## WHAT YOU WILL DO
What is the number of lines in this listing that include "state"? Answer with that number only.
(DATASET EXCERPTS begins)
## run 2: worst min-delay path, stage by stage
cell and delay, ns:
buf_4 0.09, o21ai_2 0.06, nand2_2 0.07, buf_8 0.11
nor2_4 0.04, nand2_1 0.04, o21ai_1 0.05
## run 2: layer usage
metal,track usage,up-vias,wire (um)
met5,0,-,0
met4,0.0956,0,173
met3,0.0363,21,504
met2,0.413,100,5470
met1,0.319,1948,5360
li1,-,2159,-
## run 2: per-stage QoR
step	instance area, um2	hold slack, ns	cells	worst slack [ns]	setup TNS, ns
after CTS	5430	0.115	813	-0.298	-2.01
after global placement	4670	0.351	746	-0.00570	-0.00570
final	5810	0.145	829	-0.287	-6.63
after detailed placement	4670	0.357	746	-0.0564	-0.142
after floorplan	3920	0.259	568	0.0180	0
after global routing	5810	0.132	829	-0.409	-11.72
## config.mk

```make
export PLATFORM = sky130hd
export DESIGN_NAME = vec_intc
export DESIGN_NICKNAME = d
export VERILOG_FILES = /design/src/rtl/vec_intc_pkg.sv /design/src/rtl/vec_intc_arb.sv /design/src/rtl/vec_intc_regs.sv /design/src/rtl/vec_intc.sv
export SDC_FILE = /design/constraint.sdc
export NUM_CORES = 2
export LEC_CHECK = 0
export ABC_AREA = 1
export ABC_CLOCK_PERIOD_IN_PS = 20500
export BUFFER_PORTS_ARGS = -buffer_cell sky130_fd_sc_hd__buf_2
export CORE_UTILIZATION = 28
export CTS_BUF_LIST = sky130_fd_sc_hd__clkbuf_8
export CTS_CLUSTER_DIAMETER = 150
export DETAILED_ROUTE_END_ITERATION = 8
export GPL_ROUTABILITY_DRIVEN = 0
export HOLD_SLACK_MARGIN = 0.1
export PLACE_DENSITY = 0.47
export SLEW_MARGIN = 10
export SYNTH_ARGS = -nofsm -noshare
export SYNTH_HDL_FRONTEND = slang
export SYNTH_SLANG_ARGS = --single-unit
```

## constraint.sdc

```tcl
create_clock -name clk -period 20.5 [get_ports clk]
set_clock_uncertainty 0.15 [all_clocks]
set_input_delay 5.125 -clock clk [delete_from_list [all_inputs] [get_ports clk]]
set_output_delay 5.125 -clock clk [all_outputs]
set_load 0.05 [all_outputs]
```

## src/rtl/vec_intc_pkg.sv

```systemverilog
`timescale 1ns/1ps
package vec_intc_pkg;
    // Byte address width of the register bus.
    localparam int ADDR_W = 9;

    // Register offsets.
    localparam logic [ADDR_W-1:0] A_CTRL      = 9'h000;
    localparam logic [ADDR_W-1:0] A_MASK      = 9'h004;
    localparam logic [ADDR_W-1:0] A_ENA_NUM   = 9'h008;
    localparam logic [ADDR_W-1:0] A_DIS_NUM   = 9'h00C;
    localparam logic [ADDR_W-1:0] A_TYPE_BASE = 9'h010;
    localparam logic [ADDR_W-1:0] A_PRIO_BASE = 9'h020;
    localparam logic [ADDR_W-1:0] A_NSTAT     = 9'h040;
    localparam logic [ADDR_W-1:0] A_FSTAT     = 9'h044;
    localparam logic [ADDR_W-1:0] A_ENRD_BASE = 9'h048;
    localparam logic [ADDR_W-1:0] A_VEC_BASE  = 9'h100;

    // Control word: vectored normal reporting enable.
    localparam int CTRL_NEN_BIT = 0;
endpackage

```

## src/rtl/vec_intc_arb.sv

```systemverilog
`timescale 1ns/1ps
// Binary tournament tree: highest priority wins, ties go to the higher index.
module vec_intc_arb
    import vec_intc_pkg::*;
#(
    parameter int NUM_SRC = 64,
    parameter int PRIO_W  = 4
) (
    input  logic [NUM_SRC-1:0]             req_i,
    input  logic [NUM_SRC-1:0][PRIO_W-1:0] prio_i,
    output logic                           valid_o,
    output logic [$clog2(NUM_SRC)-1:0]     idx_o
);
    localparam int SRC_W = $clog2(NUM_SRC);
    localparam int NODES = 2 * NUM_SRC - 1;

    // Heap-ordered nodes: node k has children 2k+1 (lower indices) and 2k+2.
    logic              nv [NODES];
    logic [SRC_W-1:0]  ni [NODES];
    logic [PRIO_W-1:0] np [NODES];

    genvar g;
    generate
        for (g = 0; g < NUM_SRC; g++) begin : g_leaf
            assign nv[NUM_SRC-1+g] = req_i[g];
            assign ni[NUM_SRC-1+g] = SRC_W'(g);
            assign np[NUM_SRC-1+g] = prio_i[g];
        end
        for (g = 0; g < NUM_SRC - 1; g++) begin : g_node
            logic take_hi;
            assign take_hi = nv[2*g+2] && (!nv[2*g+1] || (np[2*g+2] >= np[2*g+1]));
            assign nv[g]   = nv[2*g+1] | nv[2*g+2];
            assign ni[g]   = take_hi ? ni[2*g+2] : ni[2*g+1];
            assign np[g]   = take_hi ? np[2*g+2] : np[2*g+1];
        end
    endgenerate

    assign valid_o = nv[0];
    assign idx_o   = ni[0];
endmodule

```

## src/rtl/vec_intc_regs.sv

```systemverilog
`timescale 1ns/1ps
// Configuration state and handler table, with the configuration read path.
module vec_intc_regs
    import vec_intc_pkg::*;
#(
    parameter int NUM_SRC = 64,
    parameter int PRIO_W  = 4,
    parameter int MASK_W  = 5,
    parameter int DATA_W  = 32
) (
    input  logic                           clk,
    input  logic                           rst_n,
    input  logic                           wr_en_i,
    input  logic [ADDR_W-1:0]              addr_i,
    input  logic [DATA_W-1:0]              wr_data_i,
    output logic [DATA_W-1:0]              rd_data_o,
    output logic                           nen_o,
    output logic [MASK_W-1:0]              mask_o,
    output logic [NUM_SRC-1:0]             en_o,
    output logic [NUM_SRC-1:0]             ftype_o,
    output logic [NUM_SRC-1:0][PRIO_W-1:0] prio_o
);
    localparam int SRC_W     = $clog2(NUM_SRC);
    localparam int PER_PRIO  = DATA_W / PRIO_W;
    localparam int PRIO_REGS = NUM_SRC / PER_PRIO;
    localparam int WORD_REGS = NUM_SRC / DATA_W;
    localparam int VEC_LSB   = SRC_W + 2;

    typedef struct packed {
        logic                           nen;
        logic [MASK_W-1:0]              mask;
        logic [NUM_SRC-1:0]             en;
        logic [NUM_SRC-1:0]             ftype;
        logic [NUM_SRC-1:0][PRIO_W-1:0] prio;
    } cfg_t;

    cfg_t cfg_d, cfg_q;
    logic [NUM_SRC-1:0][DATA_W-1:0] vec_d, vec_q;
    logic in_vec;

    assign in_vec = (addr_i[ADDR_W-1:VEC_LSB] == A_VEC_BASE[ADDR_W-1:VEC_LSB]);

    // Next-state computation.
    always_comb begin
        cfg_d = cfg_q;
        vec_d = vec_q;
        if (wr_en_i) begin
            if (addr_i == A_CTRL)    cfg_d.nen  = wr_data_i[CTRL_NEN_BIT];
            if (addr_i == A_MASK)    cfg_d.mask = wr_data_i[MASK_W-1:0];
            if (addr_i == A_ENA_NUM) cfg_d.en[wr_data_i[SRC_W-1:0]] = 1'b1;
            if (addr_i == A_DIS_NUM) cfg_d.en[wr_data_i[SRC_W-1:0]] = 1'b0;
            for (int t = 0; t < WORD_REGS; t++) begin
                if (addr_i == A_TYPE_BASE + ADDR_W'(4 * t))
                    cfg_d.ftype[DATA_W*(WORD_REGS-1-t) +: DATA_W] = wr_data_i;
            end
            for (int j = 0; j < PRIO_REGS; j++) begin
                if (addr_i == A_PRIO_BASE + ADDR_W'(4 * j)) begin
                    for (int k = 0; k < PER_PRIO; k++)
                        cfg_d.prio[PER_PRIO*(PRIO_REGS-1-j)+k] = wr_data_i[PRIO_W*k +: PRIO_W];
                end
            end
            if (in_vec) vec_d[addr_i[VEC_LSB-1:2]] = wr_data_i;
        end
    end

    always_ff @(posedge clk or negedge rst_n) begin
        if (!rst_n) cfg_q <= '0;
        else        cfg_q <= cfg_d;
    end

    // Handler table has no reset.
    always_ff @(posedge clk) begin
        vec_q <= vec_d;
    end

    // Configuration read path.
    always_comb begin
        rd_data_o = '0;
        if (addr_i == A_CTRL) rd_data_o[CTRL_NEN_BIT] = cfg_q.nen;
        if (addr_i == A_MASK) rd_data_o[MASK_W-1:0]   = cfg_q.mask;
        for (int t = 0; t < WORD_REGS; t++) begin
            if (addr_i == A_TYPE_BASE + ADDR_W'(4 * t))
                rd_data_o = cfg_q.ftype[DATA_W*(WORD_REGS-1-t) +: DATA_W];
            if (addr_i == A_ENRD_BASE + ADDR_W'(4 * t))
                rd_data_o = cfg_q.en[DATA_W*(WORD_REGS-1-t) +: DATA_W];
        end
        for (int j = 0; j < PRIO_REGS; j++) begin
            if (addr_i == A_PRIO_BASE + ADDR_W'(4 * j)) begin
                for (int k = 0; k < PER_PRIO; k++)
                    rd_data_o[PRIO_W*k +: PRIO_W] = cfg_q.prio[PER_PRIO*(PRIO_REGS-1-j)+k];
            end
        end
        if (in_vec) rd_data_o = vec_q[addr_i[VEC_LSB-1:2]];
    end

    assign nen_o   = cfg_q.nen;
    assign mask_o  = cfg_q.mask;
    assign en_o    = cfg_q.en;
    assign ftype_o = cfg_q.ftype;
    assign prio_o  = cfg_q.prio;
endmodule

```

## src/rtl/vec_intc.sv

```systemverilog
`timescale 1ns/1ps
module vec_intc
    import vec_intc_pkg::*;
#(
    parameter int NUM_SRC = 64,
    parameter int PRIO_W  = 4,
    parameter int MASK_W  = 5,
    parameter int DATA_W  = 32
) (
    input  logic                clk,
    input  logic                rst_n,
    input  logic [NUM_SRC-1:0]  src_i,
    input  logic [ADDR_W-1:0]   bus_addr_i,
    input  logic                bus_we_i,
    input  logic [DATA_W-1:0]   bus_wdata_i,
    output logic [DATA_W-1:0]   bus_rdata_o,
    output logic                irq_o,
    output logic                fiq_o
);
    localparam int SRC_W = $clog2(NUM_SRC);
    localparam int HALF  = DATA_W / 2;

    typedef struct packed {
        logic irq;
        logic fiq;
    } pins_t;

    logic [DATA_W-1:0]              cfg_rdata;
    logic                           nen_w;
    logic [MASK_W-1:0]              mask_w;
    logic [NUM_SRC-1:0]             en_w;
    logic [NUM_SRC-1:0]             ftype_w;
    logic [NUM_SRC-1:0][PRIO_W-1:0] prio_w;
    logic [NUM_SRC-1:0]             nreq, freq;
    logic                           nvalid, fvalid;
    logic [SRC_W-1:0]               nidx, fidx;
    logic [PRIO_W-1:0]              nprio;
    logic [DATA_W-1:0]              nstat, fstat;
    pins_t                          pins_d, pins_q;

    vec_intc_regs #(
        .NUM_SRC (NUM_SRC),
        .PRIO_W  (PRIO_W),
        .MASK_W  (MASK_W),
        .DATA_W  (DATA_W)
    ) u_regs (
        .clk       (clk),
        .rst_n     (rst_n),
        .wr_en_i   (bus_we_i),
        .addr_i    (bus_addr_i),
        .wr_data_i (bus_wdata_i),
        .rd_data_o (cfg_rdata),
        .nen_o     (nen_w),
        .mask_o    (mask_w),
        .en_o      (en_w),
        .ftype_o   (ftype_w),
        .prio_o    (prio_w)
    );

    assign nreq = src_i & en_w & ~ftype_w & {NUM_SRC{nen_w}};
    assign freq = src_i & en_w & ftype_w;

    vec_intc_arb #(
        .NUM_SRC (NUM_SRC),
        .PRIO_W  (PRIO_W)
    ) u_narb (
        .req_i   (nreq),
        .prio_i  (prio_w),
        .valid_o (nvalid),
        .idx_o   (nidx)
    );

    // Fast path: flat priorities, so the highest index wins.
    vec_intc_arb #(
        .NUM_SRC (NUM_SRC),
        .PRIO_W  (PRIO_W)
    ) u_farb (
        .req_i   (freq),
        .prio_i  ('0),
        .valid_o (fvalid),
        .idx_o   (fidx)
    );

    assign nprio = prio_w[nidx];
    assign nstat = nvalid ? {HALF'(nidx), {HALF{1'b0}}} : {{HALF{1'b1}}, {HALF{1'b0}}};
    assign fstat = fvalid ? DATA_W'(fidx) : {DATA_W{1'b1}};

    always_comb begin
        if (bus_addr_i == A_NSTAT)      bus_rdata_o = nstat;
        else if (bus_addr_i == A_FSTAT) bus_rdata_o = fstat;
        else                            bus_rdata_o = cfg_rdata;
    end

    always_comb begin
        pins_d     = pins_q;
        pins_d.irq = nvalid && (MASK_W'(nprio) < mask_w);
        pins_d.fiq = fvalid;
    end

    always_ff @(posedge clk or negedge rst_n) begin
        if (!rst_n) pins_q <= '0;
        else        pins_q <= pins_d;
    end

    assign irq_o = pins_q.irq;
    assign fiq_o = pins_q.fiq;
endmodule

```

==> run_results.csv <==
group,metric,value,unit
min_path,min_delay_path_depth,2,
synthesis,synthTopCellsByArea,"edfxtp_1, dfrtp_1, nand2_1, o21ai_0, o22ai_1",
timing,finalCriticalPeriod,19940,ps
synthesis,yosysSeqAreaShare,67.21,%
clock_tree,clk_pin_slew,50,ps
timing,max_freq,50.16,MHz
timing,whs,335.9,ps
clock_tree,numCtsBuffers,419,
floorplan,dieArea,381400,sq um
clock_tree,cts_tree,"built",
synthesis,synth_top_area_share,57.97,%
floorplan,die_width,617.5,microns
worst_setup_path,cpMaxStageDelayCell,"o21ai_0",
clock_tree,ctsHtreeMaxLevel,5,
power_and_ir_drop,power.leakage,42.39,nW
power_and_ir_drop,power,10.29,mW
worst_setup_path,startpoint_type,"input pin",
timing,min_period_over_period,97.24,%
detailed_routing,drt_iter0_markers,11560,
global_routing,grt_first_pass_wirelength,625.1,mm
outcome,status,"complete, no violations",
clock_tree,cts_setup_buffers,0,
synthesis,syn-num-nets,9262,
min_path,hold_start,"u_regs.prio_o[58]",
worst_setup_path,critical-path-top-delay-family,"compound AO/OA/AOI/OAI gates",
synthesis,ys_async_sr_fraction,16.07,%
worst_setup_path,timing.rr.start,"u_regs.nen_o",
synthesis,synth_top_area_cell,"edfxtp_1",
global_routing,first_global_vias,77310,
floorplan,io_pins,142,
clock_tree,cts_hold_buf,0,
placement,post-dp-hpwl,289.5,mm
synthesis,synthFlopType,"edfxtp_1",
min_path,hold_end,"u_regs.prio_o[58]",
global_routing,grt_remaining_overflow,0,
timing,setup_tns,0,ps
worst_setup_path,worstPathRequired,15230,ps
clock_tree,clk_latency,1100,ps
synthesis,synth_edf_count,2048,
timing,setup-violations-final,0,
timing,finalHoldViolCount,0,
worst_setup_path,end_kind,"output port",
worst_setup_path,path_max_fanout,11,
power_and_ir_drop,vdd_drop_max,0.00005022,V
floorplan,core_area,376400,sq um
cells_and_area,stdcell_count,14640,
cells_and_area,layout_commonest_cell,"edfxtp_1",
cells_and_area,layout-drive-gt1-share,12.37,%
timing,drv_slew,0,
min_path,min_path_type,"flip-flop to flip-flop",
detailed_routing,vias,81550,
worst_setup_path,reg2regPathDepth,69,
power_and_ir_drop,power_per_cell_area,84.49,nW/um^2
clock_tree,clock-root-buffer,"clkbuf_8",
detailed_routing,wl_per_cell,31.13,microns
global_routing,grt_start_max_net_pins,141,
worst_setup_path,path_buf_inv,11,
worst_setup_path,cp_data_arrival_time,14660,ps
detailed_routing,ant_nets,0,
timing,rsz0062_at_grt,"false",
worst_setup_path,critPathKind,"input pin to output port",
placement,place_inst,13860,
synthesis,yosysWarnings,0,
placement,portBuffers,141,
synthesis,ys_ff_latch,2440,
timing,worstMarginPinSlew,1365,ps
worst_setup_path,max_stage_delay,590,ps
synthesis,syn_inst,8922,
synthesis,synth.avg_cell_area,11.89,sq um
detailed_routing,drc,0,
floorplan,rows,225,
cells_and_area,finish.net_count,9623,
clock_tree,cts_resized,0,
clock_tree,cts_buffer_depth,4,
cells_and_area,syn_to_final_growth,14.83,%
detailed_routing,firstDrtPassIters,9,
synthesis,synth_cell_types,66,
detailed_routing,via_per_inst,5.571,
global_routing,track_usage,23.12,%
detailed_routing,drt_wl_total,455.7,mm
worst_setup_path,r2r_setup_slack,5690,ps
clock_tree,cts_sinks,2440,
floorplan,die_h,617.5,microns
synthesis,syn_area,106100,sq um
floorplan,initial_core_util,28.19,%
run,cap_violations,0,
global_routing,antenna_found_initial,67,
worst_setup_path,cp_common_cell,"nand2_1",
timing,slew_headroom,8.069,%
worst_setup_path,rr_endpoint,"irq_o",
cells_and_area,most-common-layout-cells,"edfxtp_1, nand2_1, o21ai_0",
(DATASET EXCERPTS ends)
## THE COMPLETED TASK
2